WHAT YOU HAVE TO DO:
Give the number of lines below that contain the word "DivCntW", and nothing else.

SUPPLIED DATA:
**src/pidsc_pkg.sv**
```systemverilog
// ----------------------------------------------------------------------------
// PID sampled controller package
// Widths, constants, register indexes, control structs and the sequencer
// state type shared by the controller modules.
// ----------------------------------------------------------------------------
package pidsc_pkg;

  localparam int unsigned CfgAddrW = 5;
  localparam int unsigned CfgDataW = 32;

  localparam int unsigned FracW    = 8;
  localparam int unsigned ValW     = 16;
  localparam int unsigned ErrW     = 17;
  localparam int unsigned DiffW    = 18;
  localparam int unsigned AccW     = 26;
  localparam int unsigned AccSumW  = 50;
  localparam int unsigned DriveW   = 24;
  localparam int unsigned TimeW    = 32;
  localparam int unsigned PTermW   = 25;
  localparam int unsigned ITermW   = 24;
  localparam int unsigned SumW     = 38;

  // Shared multiplier operand and product widths.
  localparam int unsigned MulAW    = 26;
  localparam int unsigned MulBW    = 33;
  localparam int unsigned ProdW    = MulAW + MulBW;

  // Shared divider: signed dividend, unsigned divisor, two quotient bits a step.
  localparam int unsigned DivNW    = 36;
  localparam int unsigned DivDW    = 32;
  localparam int unsigned DivQW    = DivNW + 1;
  localparam int unsigned DivSteps = DivNW / 2;
  localparam int unsigned DivCntW  = $clog2(DivSteps);

  localparam logic signed [AccW-1:0]  IntegLimit   = 26'sd25600000;
  localparam logic signed [MulBW-1:0] DerivScale   = 33'sd1000;
  localparam logic [DivDW-1:0]        IntegDivisor = 32'd1000;

  localparam logic signed [15:0] GainPropRst  = 16'sd512;
  localparam logic signed [15:0] GainIntegRst = 16'sd128;
  localparam logic signed [15:0] GainDerivRst = 16'sd26;
  localparam logic [15:0]        PeriodRst    = 16'd100;
  localparam logic signed [23:0] FloorRst     = 24'sd0;
  localparam logic signed [23:0] CeilingRst   = 24'sd65280;

  typedef enum logic [2:0] {
    REG_GAIN_PROP  = 3'd0,
    REG_GAIN_INTEG = 3'd1,
    REG_GAIN_DERIV = 3'd2,
    REG_PERIOD     = 3'd3,
    REG_FLOOR      = 3'd4,
    REG_CEILING    = 3'd5
  } cfg_idx_t;

  typedef enum logic {
    OP_COMPUTE = 1'b0,
    OP_RESET   = 1'b1
  } opcode_t;

  typedef struct packed {
    logic signed [15:0] gain_prop;
    logic signed [15:0] gain_integ;
    logic signed [15:0] gain_deriv;
    logic [15:0]        sample_period_ms;
    logic signed [23:0] drive_floor;
    logic signed [23:0] drive_ceiling;
  } cfg_t;

  typedef struct packed {
    logic                    en;
    logic signed [MulAW-1:0] a;
    logic signed [MulBW-1:0] b;
  } mul_req_t;

  typedef struct packed {
    logic                    start;
    logic signed [DivNW-1:0] dividend;
    logic [DivDW-1:0]        divisor;
  } div_req_t;

  typedef enum logic [3:0] {
    ST_IDLE,
    ST_MUL_IE,
    ST_ACC,
    ST_MUL_I,
    ST_DIVI_GO,
    ST_DIVI_WAIT,
    ST_MUL_D,
    ST_DIVD_GO,
    ST_DIVD_WAIT,
    ST_SUM,
    ST_OUT
  } ctl_state_t;

endpackage

```
**src/pidsc_regs.sv**
```systemverilog
// ----------------------------------------------------------------------------
// PID sampled controller configuration registers
// APB-style register file holding the gains, sample period and drive clamps.
// ----------------------------------------------------------------------------
module pidsc_regs import pidsc_pkg::*; (
  input  logic                clk,
  input  logic                rst_n,
  input  logic                psel,
  input  logic                penable,
  input  logic                pwrite,
  input  logic [CfgAddrW-1:0] paddr,
  input  logic [CfgDataW-1:0] pwdata,
  output logic [CfgDataW-1:0] prdata,
  output logic                pready,
  output cfg_t                cfg
);

  cfg_t     cfg_r;
  cfg_t     cfg_nxt;
  cfg_idx_t idx;
  logic     wr_en;

  assign idx    = cfg_idx_t'(paddr[CfgAddrW-1:2]);
  assign pready = 1'b1;
  assign wr_en  = psel && penable && pwrite && pready;
  assign cfg    = cfg_r;

  always_comb begin
    cfg_nxt = cfg_r;
    if (wr_en) begin
      unique case (idx)
        REG_GAIN_PROP:  cfg_nxt.gain_prop        = pwdata[15:0];
        REG_GAIN_INTEG: cfg_nxt.gain_integ       = pwdata[15:0];
        REG_GAIN_DERIV: cfg_nxt.gain_deriv       = pwdata[15:0];
        REG_PERIOD:     cfg_nxt.sample_period_ms = pwdata[15:0];
        REG_FLOOR:      cfg_nxt.drive_floor      = pwdata[23:0];
        REG_CEILING:    cfg_nxt.drive_ceiling    = pwdata[23:0];
        default: ;
      endcase
    end
  end

  always_ff @(posedge clk) begin
    if (!rst_n) begin
      cfg_r.gain_prop        <= GainPropRst;
      cfg_r.gain_integ       <= GainIntegRst;
      cfg_r.gain_deriv       <= GainDerivRst;
      cfg_r.sample_period_ms <= PeriodRst;
      cfg_r.drive_floor      <= FloorRst;
      cfg_r.drive_ceiling    <= CeilingRst;
    end else begin
      cfg_r <= cfg_nxt;
    end
  end

  always_comb begin
    unique case (idx)
      REG_GAIN_PROP:  prdata = {{16{cfg_r.gain_prop[15]}}, cfg_r.gain_prop};
      REG_GAIN_INTEG: prdata = {{16{cfg_r.gain_integ[15]}}, cfg_r.gain_integ};
      REG_GAIN_DERIV: prdata = {{16{cfg_r.gain_deriv[15]}}, cfg_r.gain_deriv};
      REG_PERIOD:     prdata = {16'd0, cfg_r.sample_period_ms};
      REG_FLOOR:      prdata = {{8{cfg_r.drive_floor[23]}}, cfg_r.drive_floor};
      REG_CEILING:    prdata = {{8{cfg_r.drive_ceiling[23]}}, cfg_r.drive_ceiling};
      default:        prdata = '0;
    endcase
  end

endmodule

```
**src/pidsc_mul.sv**
```systemverilog
// ----------------------------------------------------------------------------
// PID sampled controller shared multiplier
// Signed multiplier with a registered product, used for every product term.
// ----------------------------------------------------------------------------
module pidsc_mul import pidsc_pkg::*; (
  input  logic                    clk,
  input  mul_req_t                req,
  output logic signed [ProdW-1:0] prod
);

  logic signed [ProdW-1:0] prod_r;

  always_ff @(posedge clk) begin
    if (req.en) begin
      prod_r <= ProdW'(req.a * req.b);
    end
  end

  assign prod = prod_r;

endmodule

```
**src/pidsc_div.sv**
```systemverilog
// ----------------------------------------------------------------------------
// PID sampled controller shared divider
// Radix-4 restoring divider giving the floor quotient of a signed dividend
// by an unsigned nonzero divisor, two quotient bits per cycle.
// ----------------------------------------------------------------------------
module pidsc_div import pidsc_pkg::*; (
  input  logic                    clk,
  input  logic                    rst_n,
  input  div_req_t                req,
  output logic                    done,
  output logic signed [DivQW-1:0] quotient
);

  logic               active_r;
  logic               done_r;
  logic [DivCntW-1:0] cnt_r;
  logic               neg_r;
  logic [DivDW-1:0]   div_r;
  logic [DivDW-1:0]   rem_r;
  logic [DivNW-1:0]   quo_r;

  logic [DivNW-1:0]   mag;
  logic [DivDW:0]     t1;
  logic [DivDW:0]     t1_sub;
  logic               b1;
  logic [DivDW-1:0]   r1;
  logic [DivDW:0]     t2;
  logic [DivDW:0]     t2_sub;
  logic               b2;
  logic [DivDW-1:0]   r2;
  logic               rnd;
  logic [DivQW-1:0]   q_mag;

  assign mag = req.dividend[DivNW-1] ? DivNW'(~req.dividend + 1'b1)
                                     : DivNW'(req.dividend);

  // Two restoring steps per cycle; the remainder always stays below the divisor.
  assign t1     = {rem_r, quo_r[DivNW-1]};
  assign t1_sub = t1 - {1'b0, div_r};
  assign b1     = (t1 >= {1'b0, div_r});
  assign r1     = b1 ? t1_sub[DivDW-1:0] : t1[DivDW-1:0];
  assign t2     = {r1, quo_r[DivNW-2]};
  assign t2_sub = t2 - {1'b0, div_r};
  assign b2     = (t2 >= {1'b0, div_r});
  assign r2     = b2 ? t2_sub[DivDW-1:0] : t2[DivDW-1:0];

  always_ff @(posedge clk) begin
    if (!rst_n) begin
      active_r <= 1'b0;
      done_r   <= 1'b0;
      cnt_r    <= '0;
    end else begin
      done_r <= 1'b0;
      if (req.start) begin
        active_r <= 1'b1;
        cnt_r    <= DivCntW'(DivSteps - 1);
      end else if (active_r) begin
        if (cnt_r == '0) begin
          active_r <= 1'b0;
          done_r   <= 1'b1;
        end else begin
          cnt_r <= cnt_r - 1'b1;
        end
      end
    end
  end

  always_ff @(posedge clk) begin
    if (req.start) begin
      neg_r <= req.dividend[DivNW-1];
      div_r <= req.divisor;
      rem_r <= '0;
      quo_r <= mag;
    end else if (active_r) begin
      rem_r <= r2;
      quo_r <= {quo_r[DivNW-3:0], b1, b2};
    end
  end

  // Negative dividends round toward minus infinity.
  assign rnd      = (rem_r != '0);
  assign q_mag    = {1'b0, quo_r} + {{(DivQW-1){1'b0}}, rnd};
  assign quotient = neg_r ? DivQW'(~q_mag + 1'b1) : DivQW'({1'b0, quo_r});
  assign done     = done_r;

endmodule

```
**src/pid_sampled_controller.sv**
```systemverilog
// ----------------------------------------------------------------------------
// PID sampled controller
// Sample-gated fixed-point PID controller with a clamped integral, built
// around one shared multiplier and one shared divider under a sequencer.
// ----------------------------------------------------------------------------
// Each input transfer is a compute request or a controller reset, selected by
// in_tuser. A reset clears the integral, the previous error and the held drive,
// stamps the time and returns drive 0 with updated low. A compute request whose
// timestamp is less than sample_period_ms after the last update returns the
// held drive with updated low; both of these go from the idle state straight to
// the output state. A full update runs the multiplier for error times elapsed
// time, the proportional, integral and derivative products, and the divider
// twice (integral scaling by 1000 and the derivative division by elapsed time),
// each division giving two quotient bits per cycle; with zero elapsed time the
// derivative division is skipped and the derivative term is zero. in_tready is
// low while an item is being worked on. A finished result sits in the output
// register, so the next transfer can be taken while the previous result waits
// for out_tready. Values and gains are signed Q8.8, drive and its clamps signed
// Q16.8; each term is floored on its own before the clamped sum.
// ----------------------------------------------------------------------------
module pid_sampled_controller import pidsc_pkg::*; (
  input  logic                clk,
  input  logic                rst_n,
  // Input channel.
  input  logic                in_tvalid,
  output logic                in_tready,
  input  logic [63:0]         in_tdata,    // target_value[15:0], measured_value[31:16],
                                           // time_ms[63:32]
  input  logic                in_tuser,    // opcode[0]: 0 compute, 1 reset
  // Result channel.
  output logic                out_tvalid,
  input  logic                out_tready,
  output logic [23:0]         out_tdata,   // drive[23:0]
  output logic                out_tuser,   // updated[0]
  // Configuration port.
  input  logic                cfg_psel,
  input  logic                cfg_penable,
  input  logic                cfg_pwrite,
  input  logic [CfgAddrW-1:0] cfg_paddr,
  input  logic [CfgDataW-1:0] cfg_pwdata,
  output logic [CfgDataW-1:0] cfg_prdata,
  output logic                cfg_pready
);

  cfg_t       cfg;
  mul_req_t   mul_req;
  div_req_t   div_req;
  logic signed [ProdW-1:0] prod;
  logic                    div_done;
  logic signed [DivQW-1:0] div_quo;

  ctl_state_t state_r;
  ctl_state_t state_nxt;

  // Controller state.
  logic signed [AccW-1:0]   integ_r;
  logic signed [ErrW-1:0]   prev_err_r;
  logic signed [DriveW-1:0] held_r;
  logic [TimeW-1:0]         last_ms_r;

  // Per-item working registers.
  logic signed [ErrW-1:0]   err_r;
  logic [TimeW-1:0]         elapsed_r;
  logic [TimeW-1:0]         now_r;
  logic signed [PTermW-1:0] p_r;
  logic signed [ITermW-1:0] i_r;
  logic signed [DivQW-1:0]  d_r;
  logic [DriveW-1:0]        res_drive_r;
  logic                     res_upd_r;

  // Output register.
  logic                     out_tvalid_r;
  logic [DriveW-1:0]        out_tdata_r;
  logic                     out_tuser_r;

  logic [TimeW-1:0]         in_time;
  logic [TimeW-1:0]         elapsed_c;
  logic                     held_c;
  logic signed [ErrW-1:0]   err_c;
  logic signed [DiffW-1:0]  diff;
  logic signed [AccSumW-1:0] acc_sum;
  logic signed [AccW-1:0]   acc_clamped;
  logic signed [SumW-1:0]   sum;
  logic signed [SumW-1:0]   floor_x;
  logic signed [SumW-1:0]   ceil_x;
  logic signed [DriveW-1:0] sum_clamped;
  logic                     slot_free;
  logic                     in_take;

  pidsc_regs u_regs (
    .clk     (clk),
    .rst_n   (rst_n),
    .psel    (cfg_psel),
    .penable (cfg_penable),
    .pwrite  (cfg_pwrite),
    .paddr   (cfg_paddr),
    .pwdata  (cfg_pwdata),
    .prdata  (cfg_prdata),
    .pready  (cfg_pready),
    .cfg     (cfg)
  );

  pidsc_mul u_mul (
    .clk  (clk),
    .req  (mul_req),
    .prod (prod)
  );

  pidsc_div u_div (
    .clk      (clk),
    .rst_n    (rst_n),
    .req      (div_req),
    .done     (div_done),
    .quotient (div_quo)
  );

  // Gate check and error are formed straight from the input transfer.
  assign in_time   = in_tdata[63:32];
  assign elapsed_c = in_time - last_ms_r;
  assign held_c    = (elapsed_c < {16'd0, cfg.sample_period_ms});
  assign err_c     = {in_tdata[15], in_tdata[15:0]} - {in_tdata[31], in_tdata[31:16]};
  assign diff      = {err_r[ErrW-1], err_r} - {prev_err_r[ErrW-1], prev_err_r};
  assign in_take   = in_tvalid && in_tready;
  assign slot_free = !out_tvalid_r || out_tready;

  // Integral: add error times elapsed milliseconds and clamp to +-100 V*s.
  assign acc_sum = {{(AccSumW-AccW){integ_r[AccW-1]}}, integ_r} + prod[AccSumW-1:0];
  always_comb begin
    priority if (acc_sum > AccSumW'(IntegLimit)) begin
      acc_clamped = IntegLimit;
    end else if (acc_sum < -AccSumW'(IntegLimit)) begin
      acc_clamped = -IntegLimit;
    end else begin
      acc_clamped = acc_sum[AccW-1:0];
    end
  end

  // Output clamp; the floor wins when the limits cross.
  assign sum = {{(SumW-PTermW){p_r[PTermW-1]}}, p_r}
             + {{(SumW-ITermW){i_r[ITermW-1]}}, i_r}
             + {{(SumW-DivQW){d_r[DivQW-1]}}, d_r};
  assign floor_x = {{(SumW-DriveW){cfg.drive_floor[DriveW-1]}}, cfg.drive_floor};
  assign ceil_x  = {{(SumW-DriveW){cfg.drive_ceiling[DriveW-1]}}, cfg.drive_ceiling};
  always_comb begin
    priority if (sum < floor_x) begin
      sum_clamped = cfg.drive_floor;
    end else if (sum > ceil_x) begin
      sum_clamped = cfg.drive_ceiling;
    end else begin
      sum_clamped = sum[DriveW-1:0];
    end
  end

  // Sequencer next state.
  always_comb begin
    state_nxt = state_r;
    unique case (state_r)
      ST_IDLE: begin
        if (in_tvalid) begin
          if (in_tuser == OP_RESET || held_c) begin
            state_nxt = ST_OUT;
          end else begin
            state_nxt = ST_MUL_IE;
          end
        end
      end
      ST_MUL_IE:    state_nxt = ST_ACC;
      ST_ACC:       state_nxt = ST_MUL_I;
      ST_MUL_I:     state_nxt = ST_DIVI_GO;
      ST_DIVI_GO:   state_nxt = ST_DIVI_WAIT;
      ST_DIVI_WAIT: if (div_done) state_nxt = ST_MUL_D;
      ST_MUL_D:     state_nxt = ST_DIVD_GO;
      ST_DIVD_GO: begin
        if (elapsed_r == '0) begin
          state_nxt = ST_SUM;
        end else begin
          state_nxt = ST_DIVD_WAIT;
        end
      end
      ST_DIVD_WAIT: if (div_done) state_nxt = ST_SUM;
      ST_SUM:       state_nxt = ST_OUT;
      ST_OUT:       if (slot_free) state_nxt = ST_IDLE;
      default:      state_nxt = ST_IDLE;
    endcase
  end

  // Sequencer outputs: operand steering for the shared units.
  always_comb begin
    in_tready        = 1'b0;
    mul_req.en       = 1'b0;
    mul_req.a        = '0;
    mul_req.b        = '0;
    div_req.start    = 1'b0;
    div_req.dividend = prod[DivNW+FracW-1:FracW];
    div_req.divisor  = IntegDivisor;
    unique case (state_r)
      ST_IDLE: in_tready = 1'b1;
      ST_MUL_IE: begin
        mul_req.en = 1'b1;
        mul_req.a  = {{(MulAW-ErrW){err_r[ErrW-1]}}, err_r};
        mul_req.b  = {1'b0, elapsed_r};
      end
      ST_ACC: begin
        mul_req.en = 1'b1;
        mul_req.a  = {{(MulAW-ValW){cfg.gain_prop[ValW-1]}}, cfg.gain_prop};
        mul_req.b  = {{(MulBW-ErrW){err_r[ErrW-1]}}, err_r};
      end
      ST_MUL_I: begin
        mul_req.en = 1'b1;
        mul_req.a  = {{(MulAW-ValW){cfg.gain_integ[ValW-1]}}, cfg.gain_integ};
        mul_req.b  = {{(MulBW-AccW){integ_r[AccW-1]}}, integ_r};
      end
      ST_DIVI_GO: begin
        div_req.start = 1'b1;
        mul_req.en    = 1'b1;
        mul_req.a     = {{(MulAW-ValW){cfg.gain_deriv[ValW-1]}}, cfg.gain_deriv};
        mul_req.b     = DerivScale;
      end
      ST_MUL_D: begin
        mul_req.en = 1'b1;
        mul_req.a  = prod[MulAW-1:0];
        mul_req.b  = {{(MulBW-DiffW){diff[DiffW-1]}}, diff};
      end
      ST_DIVD_GO: begin
        div_req.start   = (elapsed_r != '0);
        div_req.divisor = elapsed_r;
      end
      default: ;
    endcase
  end

  // Control and controller state.
  always_ff @(posedge clk) begin
    if (!rst_n) begin
      state_r      <= ST_IDLE;
      out_tvalid_r <= 1'b0;
      integ_r      <= '0;
      prev_err_r   <= '0;
      held_r       <= '0;
      last_ms_r    <= '0;
    end else begin
      state_r <= state_nxt;
      if (state_r == ST_OUT && slot_free) begin
        out_tvalid_r <= 1'b1;
      end else if (out_tready) begin
        out_tvalid_r <= 1'b0;
      end
      if (in_take && in_tuser == OP_RESET) begin
        integ_r    <= '0;
        prev_err_r <= '0;
        held_r     <= '0;
        last_ms_r  <= in_time;
      end
      if (state_r == ST_ACC) begin
        integ_r <= acc_clamped;
      end
      if (state_r == ST_SUM) begin
        held_r     <= sum_clamped;
        prev_err_r <= err_r;
        last_ms_r  <= now_r;
      end
    end
  end

  // Working registers and output payload.
  always_ff @(posedge clk) begin
    if (in_take) begin
      err_r     <= err_c;
      elapsed_r <= elapsed_c;
      now_r     <= in_time;
      res_upd_r <= 1'b0;
      if (in_tuser == OP_RESET) begin
        res_drive_r <= '0;
      end else begin
        res_drive_r <= held_r;
      end
    end
    if (state_r == ST_MUL_I) begin
      p_r <= prod[PTermW+FracW-1:FracW];
    end
    if (state_r == ST_DIVI_WAIT && div_done) begin
      i_r <= div_quo[ITermW-1:0];
    end
    if (state_r == ST_DIVD_GO && elapsed_r == '0) begin
      d_r <= '0;
    end
    if (state_r == ST_DIVD_WAIT && div_done) begin
      d_r <= div_quo;
    end
    if (state_r == ST_SUM) begin
      res_drive_r <= sum_clamped;
      res_upd_r   <= 1'b1;
    end
    if (state_r == ST_OUT && slot_free) begin
      out_tdata_r <= res_drive_r;
      out_tuser_r <= res_upd_r;
    end
  end

  assign out_tvalid = out_tvalid_r;
  assign out_tdata  = out_tdata_r;
  assign out_tuser  = out_tuser_r;

endmodule

```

RESPONSE TO THE TASK:
3